### Work request
Nothing but the lines from the top of the following entries through the line with "output logic [IW-1:0]" should be printed, exactly as they are.

[Stored data entries]
== Segment start ==

===== src/rtl/rf_addr_pkg.sv =====
// Shared encodings and helpers for the register-address sequencer.
package rf_addr_pkg;

  typedef enum logic [1:0] {
    SELA_RN  = 2'd0,
    SELA_RD  = 2'd1,
    SELA_R15 = 2'd2,
    SELA_SEQ = 2'd3
  } sel_a_e;

  typedef enum logic [2:0] {
    SELC_RD  = 3'd0,
    SELC_RN  = 3'd1,
    SELC_R14 = 3'd2,
    SELC_R15 = 3'd3,
    SELC_SEQ = 3'd4
  } sel_c_e;

  localparam int REG_LR = 14;
  localparam int REG_PC = 15;

  // Sized for the widest legal list (32); callers zero-extend and truncate.
  function automatic logic [5:0] popcount(input logic [31:0] v);
    logic [5:0] n;
    n = '0;
    for (int i = 0; i < 32; i++) n = n + 6'(v[i]);
    return n;
  endfunction

endpackage


===== src/rtl/lsb_prio_enc.sv =====
// Lowest-set-bit priority encoder with a valid flag.
module lsb_prio_enc #(
  parameter int W  = 16,
  parameter int IW = (W > 1) ? $clog2(W) : 1
) (
  input  logic [W-1:0]  vec,
  output logic [IW-1:0] idx,
  output logic          valid
);

  always_comb begin
    idx   = '0;
    valid = |vec;
    // Scan downward so the lowest set bit is the last to write idx.
    for (int i = W - 1; i >= 0; i--) begin
      if (vec[i]) idx = IW'(i);
    end
  end

endmodule


===== src/rtl/rf_addr_seq.sv =====
// A/C register-address muxes with an LDM/STM block-transfer sequencer
// that walks the IR register list in ascending order.
module rf_addr_seq
  import rf_addr_pkg::*;
#(
  parameter int NREG       = 16,
  parameter int RA_W       = $clog2(NREG),
  parameter int LIST_W     = 16,
  parameter int WORD_BYTES = 4,
  parameter int OFF_W      = $clog2(LIST_W * WORD_BYTES) + 1
) (
  input  logic            clk,
  input  logic            rst_n,
  input  logic [31:0]     ir,
  input  logic [1:0]      sel_a,
  input  logic [2:0]      sel_c,
  input  logic            start,
  input  logic            step,
  output logic [RA_W-1:0] addr_a,
  output logic [RA_W-1:0] addr_c,
  output logic            busy,
  output logic            last,
  output logic            done,
  output logic [RA_W:0]   count,
  output logic [OFF_W-1:0] offset
);

  localparam int IW = (LIST_W > 1) ? $clog2(LIST_W) : 1;
  localparam int CW = RA_W + 1;

  logic [LIST_W-1:0] mask;
  logic [LIST_W-1:0] list;
  logic [IW-1:0]     enc_idx;
  logic              enc_valid;
  logic [RA_W-1:0]   cur;
  logic [RA_W-1:0]   rn, rd;
  logic              unused;

  assign list   = ir[LIST_W-1:0];
  assign rn     = RA_W'(ir[19:16]);
  assign rd     = RA_W'(ir[15:12]);
  assign unused = ^ir[31:20];

  lsb_prio_enc #(.W(LIST_W), .IW(IW)) u_enc (
    .vec   (mask),
    .idx   (enc_idx),
    .valid (enc_valid)
  );

  assign cur  = enc_valid ? RA_W'(enc_idx) : '0;
  assign last = busy & enc_valid & ((mask & (mask - 1'b1)) == '0);

  always_comb begin
    addr_a = rn;
    case (sel_a_e'(sel_a))
      SELA_RN:  addr_a = rn;
      SELA_RD:  addr_a = rd;
      SELA_R15: addr_a = RA_W'(REG_PC);
      SELA_SEQ: addr_a = cur;
      default:  addr_a = rn;
    endcase
  end

  always_comb begin
    addr_c = '0;
    case (sel_c_e'(sel_c))
      SELC_RD:  addr_c = rd;
      SELC_RN:  addr_c = rn;
      SELC_R14: addr_c = RA_W'(REG_LR);
      SELC_R15: addr_c = RA_W'(REG_PC);
      SELC_SEQ: addr_c = cur;
      default:  addr_c = '0;
    endcase
  end

  always_ff @(posedge clk) begin
    if (!rst_n) begin
      mask   <= '0;
      busy   <= 1'b0;
      done   <= 1'b0;
      count  <= '0;
      offset <= '0;
    end else begin
      done <= 1'b0;
      if (!busy) begin
        // start outranks step in idle; an empty list completes immediately.
        if (start) begin
          count  <= CW'(popcount(32'(list)));
          offset <= '0;
          if (list != '0) begin
            mask <= list;
            busy <= 1'b1;
          end else begin
            done <= 1'b1;
          end
        end
      end else if (step) begin
        mask <= mask & (mask - 1'b1);
        if (last) begin
          busy <= 1'b0;
          done <= 1'b1;
        end else begin
          offset <= offset + OFF_W'(WORD_BYTES);
        end
      end
    end
  end

endmodule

== Segment end ==

### Reply
===== src/rtl/rf_addr_pkg.sv =====
// Shared encodings and helpers for the register-address sequencer.
package rf_addr_pkg;

  typedef enum logic [1:0] {
    SELA_RN  = 2'd0,
    SELA_RD  = 2'd1,
    SELA_R15 = 2'd2,
    SELA_SEQ = 2'd3
  } sel_a_e;

  typedef enum logic [2:0] {
    SELC_RD  = 3'd0,
    SELC_RN  = 3'd1,
    SELC_R14 = 3'd2,
    SELC_R15 = 3'd3,
    SELC_SEQ = 3'd4
  } sel_c_e;

  localparam int REG_LR = 14;
  localparam int REG_PC = 15;

  // Sized for the widest legal list (32); callers zero-extend and truncate.
  function automatic logic [5:0] popcount(input logic [31:0] v);
    logic [5:0] n;
    n = '0;
    for (int i = 0; i < 32; i++) n = n + 6'(v[i]);
    return n;
  endfunction

endpackage


===== src/rtl/lsb_prio_enc.sv =====
// Lowest-set-bit priority encoder with a valid flag.
module lsb_prio_enc #(
  parameter int W  = 16,
  parameter int IW = (W > 1) ? $clog2(W) : 1
) (
  input  logic [W-1:0]  vec,
  output logic [IW-1:0] idx,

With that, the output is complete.